# Blood with IBS-D



## angylroses (Feb 27, 2003)

Okay.. so I finally managed to eat two meals yesterday (was sooo proud of myself going to bed last night) and woke up this morning to having horrible IBS-D. Not only did I have D, there was blood too. Last time the blood happened, was before I was diagnosed IBS and was in Massachusettes. Had to go the hospital and the whole bit.So I've got an appointment with my doc later today, unless I feel woozy or dizzy then it's straight to the ER.I'm sure this topic has been brought up before.. but does anyone else with IBS-D find blood a regular occurance?


----------



## DrDevil (May 31, 2003)

its probably a fissure, nothing serious, ive had one for 6years, and i am dripping blood at the moment


----------



## Vicky Foster (Sep 15, 2002)

I hope your doctor checked you out properly!Bleeding is NOT a symptom or IBS.xxx


----------



## angylroses (Feb 27, 2003)

I haven't been to the doctor yet.. get to leave work in 3 more hours to go.I'm thinking that it's just from being constipated since Monday. Even though I've gone longer being constipated with no blood, I think the bad two weeks combined just took its tool on the lining in my colan.Not sure if this makes sense..


----------



## Nikki (Jul 11, 2000)

I'm bleeding as well and im terrified.
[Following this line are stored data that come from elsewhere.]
==> src/rtl/patflag_pkg.sv <==
package patflag_pkg;

  typedef enum logic [1:0] {
    OPC_OTHER = 2'b00,
    OPC_ADD   = 2'b01,
    OPC_MOVE  = 2'b10,
    OPC_RSVD  = 2'b11
  } op_class_e;

  typedef enum logic {
    BR_SPARSE = 1'b0,
    BR_QUAD   = 1'b1
  } br_kind_e;

endpackage

==> src/rtl/patflag_classifier.sv <==
module patflag_classifier #(
  parameter int DATA_W     = 32,
  parameter int QUAD_COUNT = 4
) (
  input  logic [DATA_W-1:0] value,
  output logic              is_sparse,
  output logic              is_quad
);
  localparam int CNT_W = $clog2(DATA_W + 1);

  // Span length: index of the highest set bit plus one, zero for an all-zero value.
  function automatic logic [CNT_W-1:0] span_of(input logic [DATA_W-1:0] v);
    logic [CNT_W-1:0] s;
    s = '0;
    for (int i = 0; i < DATA_W; i++) begin
      if (v[i]) s = CNT_W'(i + 1);
    end
    return s;
  endfunction

  function automatic logic [CNT_W-1:0] ones_of(input logic [DATA_W-1:0] v);
    logic [CNT_W-1:0] c;
    c = '0;
    for (int i = 0; i < DATA_W; i++) begin
      c = c + CNT_W'(v[i]);
    end
    return c;
  endfunction

  logic [CNT_W-1:0] span_len;
  logic [CNT_W-1:0] ones_cnt;
  logic [CNT_W:0]   twice_ones;

  always_comb begin
    span_len   = span_of(value);
    ones_cnt   = ones_of(value);
    twice_ones = {ones_cnt, 1'b0};
    // zeros in span exceed ones  <=>  span > 2 * ones (zero value gives 0 > 0)
    is_sparse  = {1'b0, span_len} > twice_ones;
    is_quad    = (ones_cnt == CNT_W'(QUAD_COUNT));
  end

endmodule
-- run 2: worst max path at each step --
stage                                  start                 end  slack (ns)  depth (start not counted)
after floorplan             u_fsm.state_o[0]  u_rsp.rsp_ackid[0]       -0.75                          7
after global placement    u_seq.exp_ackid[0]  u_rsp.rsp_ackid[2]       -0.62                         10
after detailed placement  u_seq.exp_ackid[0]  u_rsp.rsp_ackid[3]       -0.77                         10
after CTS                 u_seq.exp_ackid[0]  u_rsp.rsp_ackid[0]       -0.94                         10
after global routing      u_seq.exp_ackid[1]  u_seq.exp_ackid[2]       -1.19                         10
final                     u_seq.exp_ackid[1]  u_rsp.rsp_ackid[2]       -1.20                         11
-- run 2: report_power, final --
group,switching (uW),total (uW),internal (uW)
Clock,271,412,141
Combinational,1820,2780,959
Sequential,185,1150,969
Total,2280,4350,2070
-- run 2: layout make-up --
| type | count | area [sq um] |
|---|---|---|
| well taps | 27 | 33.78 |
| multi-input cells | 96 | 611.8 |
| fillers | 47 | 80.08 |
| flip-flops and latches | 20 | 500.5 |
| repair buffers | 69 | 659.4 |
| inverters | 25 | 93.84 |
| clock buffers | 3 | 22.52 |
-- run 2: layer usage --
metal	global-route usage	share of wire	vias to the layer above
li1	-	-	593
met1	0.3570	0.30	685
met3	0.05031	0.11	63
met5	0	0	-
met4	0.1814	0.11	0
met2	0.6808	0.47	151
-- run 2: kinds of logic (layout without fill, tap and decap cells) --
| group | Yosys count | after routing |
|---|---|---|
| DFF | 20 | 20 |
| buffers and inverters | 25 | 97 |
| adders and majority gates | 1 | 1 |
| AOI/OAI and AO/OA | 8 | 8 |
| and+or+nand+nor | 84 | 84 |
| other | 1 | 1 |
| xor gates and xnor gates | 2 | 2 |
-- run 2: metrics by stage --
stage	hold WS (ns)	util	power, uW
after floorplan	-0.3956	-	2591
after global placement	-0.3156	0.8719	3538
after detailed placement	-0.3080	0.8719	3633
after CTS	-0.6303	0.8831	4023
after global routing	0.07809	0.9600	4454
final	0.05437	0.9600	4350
## src/rtl/aq_pkg.sv

```systemverilog
package aq_pkg;
    localparam int NUM_CH  = 2;
    localparam int ADDR_W  = 2;
    localparam int DATA_W  = 10;
    localparam int CODE_W  = 2;
    localparam int FRC_W   = CODE_W * NUM_CH;

    localparam logic [ADDR_W-1:0] ADR_ACT_A = 2'd0;
    localparam logic [ADDR_W-1:0] ADR_ACT_B = 2'd1;
    localparam logic [ADDR_W-1:0] ADR_SETUP = 2'd2;
    localparam logic [ADDR_W-1:0] ADR_FORCE = 2'd3;

    typedef enum logic [1:0] {
        ACT_NONE   = 2'b00,
        ACT_LOW    = 2'b01,
        ACT_HIGH   = 2'b10,
        ACT_TOGGLE = 2'b11
    } act_e;

    typedef enum logic [1:0] {
        RLD_ZERO   = 2'b00,
        RLD_PERIOD = 2'b01,
        RLD_EITHER = 2'b10,
        RLD_NOW    = 2'b11
    } rld_e;

    typedef enum logic {
        FRC_SYNCED  = 1'b0,
        FRC_PENDING = 1'b1
    } frc_state_e;

    typedef enum logic {
        LVL_LOW  = 1'b0,
        LVL_HIGH = 1'b1
    } lvl_e;

    typedef struct packed {
        act_e on_cmpb;
        act_e on_cmpa;
        act_e on_period;
        act_e on_zero;
    } act_word_t;

    typedef struct packed {
        logic zero;
        logic period;
        logic cmpa;
        logic cmpb;
    } evt_t;
endpackage

```

## src/rtl/aq_regs.sv

```systemverilog
module aq_regs
    import aq_pkg::*;
(
    input  logic                      clk,
    input  logic                      rst_n,
    input  logic                      wr_en,
    input  logic [ADDR_W-1:0]         wr_addr,
    input  logic [DATA_W-1:0]         wr_data,
    output act_word_t                 act_q [NUM_CH],
    output rld_e                      reload_sel,
    output logic                      frc_wr,
    output logic [FRC_W-1:0]          frc_wdata
);
    act_word_t act_r [NUM_CH];
    rld_e      rsel_r;

    generate
        for (genvar c = 0; c < NUM_CH; c++) begin : g_act
            localparam logic [ADDR_W-1:0] MY_ADR = ADDR_W'(c);
            always_ff @(posedge clk or negedge rst_n) begin
                if (!rst_n) begin
                    act_r[c] <= '{ACT_NONE, ACT_NONE, ACT_NONE, ACT_NONE};
                end else if (wr_en && wr_addr == MY_ADR) begin
                    act_r[c] <= '{act_e'(wr_data[9:8]), act_e'(wr_data[5:4]),
                                  act_e'(wr_data[3:2]), act_e'(wr_data[1:0])};
                end
            end
            assign act_q[c] = act_r[c];
        end
    endgenerate

    always_ff @(posedge clk or negedge rst_n) begin
        if (!rst_n) begin
            rsel_r <= RLD_ZERO;
        end else if (wr_en && wr_addr == ADR_SETUP) begin
            rsel_r <= rld_e'(wr_data[7:6]);
        end
    end

    assign reload_sel = rsel_r;
    assign frc_wr     = wr_en && (wr_addr == ADR_FORCE);
    assign frc_wdata  = wr_data[FRC_W-1:0];
endmodule

```

## src/rtl/aq_force_ctl.sv

```systemverilog
module aq_force_ctl
    import aq_pkg::*;
(
    input  logic               clk,
    input  logic               rst_n,
    input  logic               tick,
    input  evt_t               ev,
    input  rld_e               reload_sel,
    input  logic               frc_wr,
    input  logic [FRC_W-1:0]   frc_wdata,
    output logic [FRC_W-1:0]   frc_eff,
    output frc_state_e         state
);
    frc_state_e        state_q, state_d;
    logic [FRC_W-1:0]  shadow_q, active_q;
    logic              at_point, load_now;

    always_comb begin
        unique case (reload_sel)
            RLD_ZERO:   at_point = ev.zero;
            RLD_PERIOD: at_point = ev.period;
            RLD_EITHER: at_point = ev.zero | ev.period;
            RLD_NOW:    at_point = 1'b1;
            default:    at_point = 1'b0;
        endcase
    end

    assign load_now = (state_q == FRC_PENDING) && tick && at_point;

    always_comb begin
        state_d = state_q;
        unique case (state_q)
            FRC_SYNCED:  if (frc_wr) state_d = FRC_PENDING;
            FRC_PENDING: if (load_now && !frc_wr) state_d = FRC_SYNCED;
            default:     state_d = FRC_SYNCED;
        endcase
    end

    always_ff @(posedge clk or negedge rst_n) begin
        if (!rst_n) begin
            state_q  <= FRC_SYNCED;
            shadow_q <= '0;
            active_q <= '0;
        end else begin
            state_q <= state_d;
            if (load_now) active_q <= shadow_q;
            if (frc_wr)   shadow_q <= frc_wdata;
        end
    end

    assign frc_eff = load_now ? shadow_q : active_q;
    assign state   = state_q;
endmodule

```

## src/rtl/aq_chan.sv

```systemverilog
module aq_chan
    import aq_pkg::*;
(
    input  logic               clk,
    input  logic               rst_n,
    input  logic               tick,
    input  evt_t               ev,
    input  act_word_t          act,
    input  logic [CODE_W-1:0]  frc,
    output logic               level
);
    lvl_e lvl_q, lvl_d;
    act_e win;

    always_comb begin
        if (ev.cmpb && act.on_cmpb != ACT_NONE)           win = act.on_cmpb;
        else if (ev.cmpa && act.on_cmpa != ACT_NONE)      win = act.on_cmpa;
        else if (ev.period && act.on_period != ACT_NONE)  win = act.on_period;
        else if (ev.zero && act.on_zero != ACT_NONE)      win = act.on_zero;
        else                                              win = ACT_NONE;
    end

    always_comb begin
        lvl_d = lvl_q;
        if (tick) begin
            if (frc == 2'b01)      lvl_d = LVL_LOW;
            else if (frc == 2'b10) lvl_d = LVL_HIGH;
            else begin
                unique case (win)
                    ACT_NONE:   lvl_d = lvl_q;
                    ACT_LOW:    lvl_d = LVL_LOW;
                    ACT_HIGH:   lvl_d = LVL_HIGH;
                    ACT_TOGGLE: lvl_d = (lvl_q == LVL_HIGH) ? LVL_LOW : LVL_HIGH;
                    default:    lvl_d = lvl_q;
                endcase
            end
        end
    end

    always_ff @(posedge clk or negedge rst_n) begin
        if (!rst_n) lvl_q <= LVL_LOW;
        else        lvl_q <= lvl_d;
    end

    assign level = (lvl_q == LVL_HIGH);
endmodule

```

## src/rtl/pwm_aq.sv

```systemverilog
module pwm_aq
    import aq_pkg::*;
(
    input  logic               clk,
    input  logic               rst_n,
    input  logic               tick,
    input  logic               ev_zero,
    input  logic               ev_period,
    input  logic               ev_cmpa,
    input  logic               ev_cmpb,
    input  logic               wr_en,
    input  logic [1:0]         wr_addr,
    input  logic [9:0]         wr_data,
    output logic               pwm_a,
    output logic               pwm_b
);
    evt_t              ev;
    act_word_t         act_q [NUM_CH];
    rld_e              reload_sel;
    logic              frc_wr;
    logic [FRC_W-1:0]  frc_wdata;
    logic [FRC_W-1:0]  frc_eff;
    frc_state_e        frc_state;
    logic [NUM_CH-1:0] lvl;

    assign ev = '{zero: ev_zero, period: ev_period, cmpa: ev_cmpa, cmpb: ev_cmpb};

    aq_regs u_regs (
        .clk(clk), .rst_n(rst_n), .wr_en(wr_en), .wr_addr(wr_addr),
        .wr_data(wr_data), .act_q(act_q), .reload_sel(reload_sel),
        .frc_wr(frc_wr), .frc_wdata(frc_wdata)
    );

    aq_force_ctl u_force (
        .clk(clk), .rst_n(rst_n), .tick(tick), .ev(ev),
        .reload_sel(reload_sel), .frc_wr(frc_wr), .frc_wdata(frc_wdata),
        .frc_eff(frc_eff), .state(frc_state)
    );

    generate
        for (genvar c = 0; c < NUM_CH; c++) begin : g_ch
            aq_chan u_chan (
                .clk(clk), .rst_n(rst_n), .tick(tick), .ev(ev),
                .act(act_q[c]), .frc(frc_eff[c*CODE_W +: CODE_W]),
                .level(lvl[c])
            );
        end
    endgenerate

    assign pwm_a = lvl[0];
    assign pwm_b = lvl[1];
endmodule

```
==> config.mk <==
export PLATFORM = sky130hd
export DESIGN_NAME = tlbreg_top
export DESIGN_NICKNAME = d
export VERILOG_FILES = /design/src/rtl/tlbreg_pkg.sv /design/src/rtl/tlbreg_decode.sv /design/src/rtl/tlbreg_entries.sv /design/src/rtl/tlbreg_search_fsm.sv /design/src/rtl/tlbreg_top.sv
export SDC_FILE = /design/constraint.sdc
export NUM_CORES = 2
export LEC_CHECK = 0
export BUFFER_PORTS_ARGS = -buffer_cell sky130_fd_sc_hd__buf_2
export CAP_MARGIN = 20
export CORE_MARGIN = 2
export CORE_UTILIZATION = 57
export CTS_CLUSTER_SIZE = 16
export DETAILED_ROUTE_END_ITERATION = 8
export PLACE_DENSITY_LB_ADDON = 0.2
export SLEW_MARGIN = 40
export SYNTH_ARGS = -nofsm -noshare
export SYNTH_HDL_FRONTEND = slang
export SYNTH_HIERARCHICAL = 1
export SYNTH_SLANG_ARGS = --single-unit
==> constraint.sdc <==
create_clock -name clk -period 2.4 [get_ports clk]
set_input_delay 0.36 -clock clk [delete_from_list [all_inputs] [get_ports clk]]
set_output_delay 0.36 -clock clk [all_outputs]
set_load 0.005 [all_outputs]
==> src/rtl/tlbreg_pkg.sv <==
package tlbreg_pkg;
    typedef enum logic [2:0] {
        RG_LO   = 3'd0,
        RG_HI   = 3'd1,
        RG_IDX  = 3'd2,
        RG_PID  = 3'd3,
        RG_ZONE = 3'd4,
        RG_SRCH = 3'd5
    } reg_code_e;

    typedef enum logic {
        S_IDLE = 1'b0,
        S_WAIT = 1'b1
    } srch_state_e;

    typedef struct packed {
        logic we_idx;
        logic we_hi;
        logic we_lo;
        logic we_pid;
        logic we_zone;
        logic start;
        logic re_idx;
        logic re_hi;
        logic re_lo;
        logic re_pid;
        logic re_zone;
    } dec_t;
endpackage

==> src/rtl/tlbreg_decode.sv <==
module tlbreg_decode
    import tlbreg_pkg::*;
(
    input  logic       cfg_mmu_on,
    input  logic [1:0] cfg_access,
    input  logic       acc_valid,
    input  logic       acc_write,
    input  logic       acc_ext,
    input  logic [2:0] acc_reg,
    input  logic       busy,
    output dec_t       dec
);
    logic base_ok;
    logic priv_wr;
    logic rd_ok;
    logic ext_ok;

    always_comb begin
        base_ok = acc_valid && cfg_mmu_on && (cfg_access != 2'd0) && !busy;
        priv_wr = cfg_access[1];
        rd_ok   = cfg_access[0];
        ext_ok  = !acc_ext || (acc_reg == RG_LO);
        dec     = '0;
        if (base_ok && ext_ok) begin
            if (acc_write) begin
                case (acc_reg)
                    RG_IDX:  dec.we_idx  = 1'b1;
                    RG_HI:   dec.we_hi   = 1'b1;
                    RG_LO:   dec.we_lo   = 1'b1;
                    RG_PID:  dec.we_pid  = priv_wr;
                    RG_ZONE: dec.we_zone = priv_wr;
                    RG_SRCH: dec.start   = priv_wr;
                    default: dec         = '0;
                endcase
            end else begin
                case (acc_reg)
                    RG_IDX:  dec.re_idx  = 1'b1;
                    RG_HI:   dec.re_hi   = rd_ok;
                    RG_LO:   dec.re_lo   = rd_ok;
                    RG_PID:  dec.re_pid  = rd_ok;
                    RG_ZONE: dec.re_zone = rd_ok;
                    default: dec         = '0;
                endcase
            end
        end
    end
endmodule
Its funny you should post this now. I tried to call my doctor earlier but nobody would talk to me. I was crying down the phone and they said no!I know it is probably nothing. I suppose i got kind of raw last week when i had a bad stomach week. I got a bit C after that and when i did go it hurt and there was a little bit of blood, no biggy, it would pass i thought. Then today, i must have ripped open whatever little cut there was or whatever because there was quite a lot of blood and i freaked out. Well not loads, but enough not to be happy at all.I don't know what to do either. Im really frightened.


----------



## erin5983 (Mar 25, 2003)

That happened to me earlier this year after some C turned into this whole crampy mess that kept me the bathroom all day and must have really taken its toll on me. The doctor said it was probably just the trauma of such a bad time on my insides and that it would go away-- and it did. I'd be worried, and I'd definitely go see a doctor, but just keep in mind it could be something completely harmless. I got myself all worked up over it, too, lol...I was crying and stuff. Turned out okay in the end, I suppose. Hope things go better for you!


----------



## Nikki (Jul 11, 2000)

I was crying as well. Silly me, im still crying about it in fact. I know where the blood is coming from, its just scary. I can see where the blood is coming from because i tried to look.It will heal, but might take a while i think. Ugh. Its hurts!


----------



## runningfromtheruns (Jun 23, 2003)

Hi,Yes, I do get blood with my D. It doesn't happen all the time, but when I am stressed it occurs more often and when I have more D than normal, which I suppose makes sense. Good luck!


----------



## Vicky Foster (Sep 15, 2002)

Aw you guys *hug*I hope you're all feeling better and that your doctor's have put your minds at rest xxx


----------



## lindsay* (Jul 23, 2000)

i've had bleeding from fissures before. keep calling your doctor nikki, because there is this steroid goo, that you put you know where, and it helps fissures heal a lot faster.. and can smooth things out for your next trip to the bathroom, so you won't strain as much and retear the fissure. i cant remember the name of it, but it comes in a tube. some people have even needed stitches, so i'd really try to get some sort of topical cream for it right away.


----------



## Nikki (Jul 11, 2000)

I think i may have that sorted, so not to worry. I do have cream. Ive had some for a while now.Thanks for caring.Nikki


----------



## angylroses (Feb 27, 2003)

Well, went to the doctor and he said exactly what I thought and exactly what you guys said. System down there has been going between C and D for the past 2 weeks and probably has just a little tear. He was right because I had D yesterday again and no blood.He did say it was good that I came in though just to be on the safe side. And he referred me to a GI specialist since I've been having a really bad time these last couple weeks with my IBS to see if they'll give me any new info that I don't already have. Not sure whether this will be a waste of time or not, but I guess it can't hurt.And I think after my IBS starts getting better, I do not want to see a single Cheerio for a very long time. They've been the only thing I've been able to keep in my stomach.


----------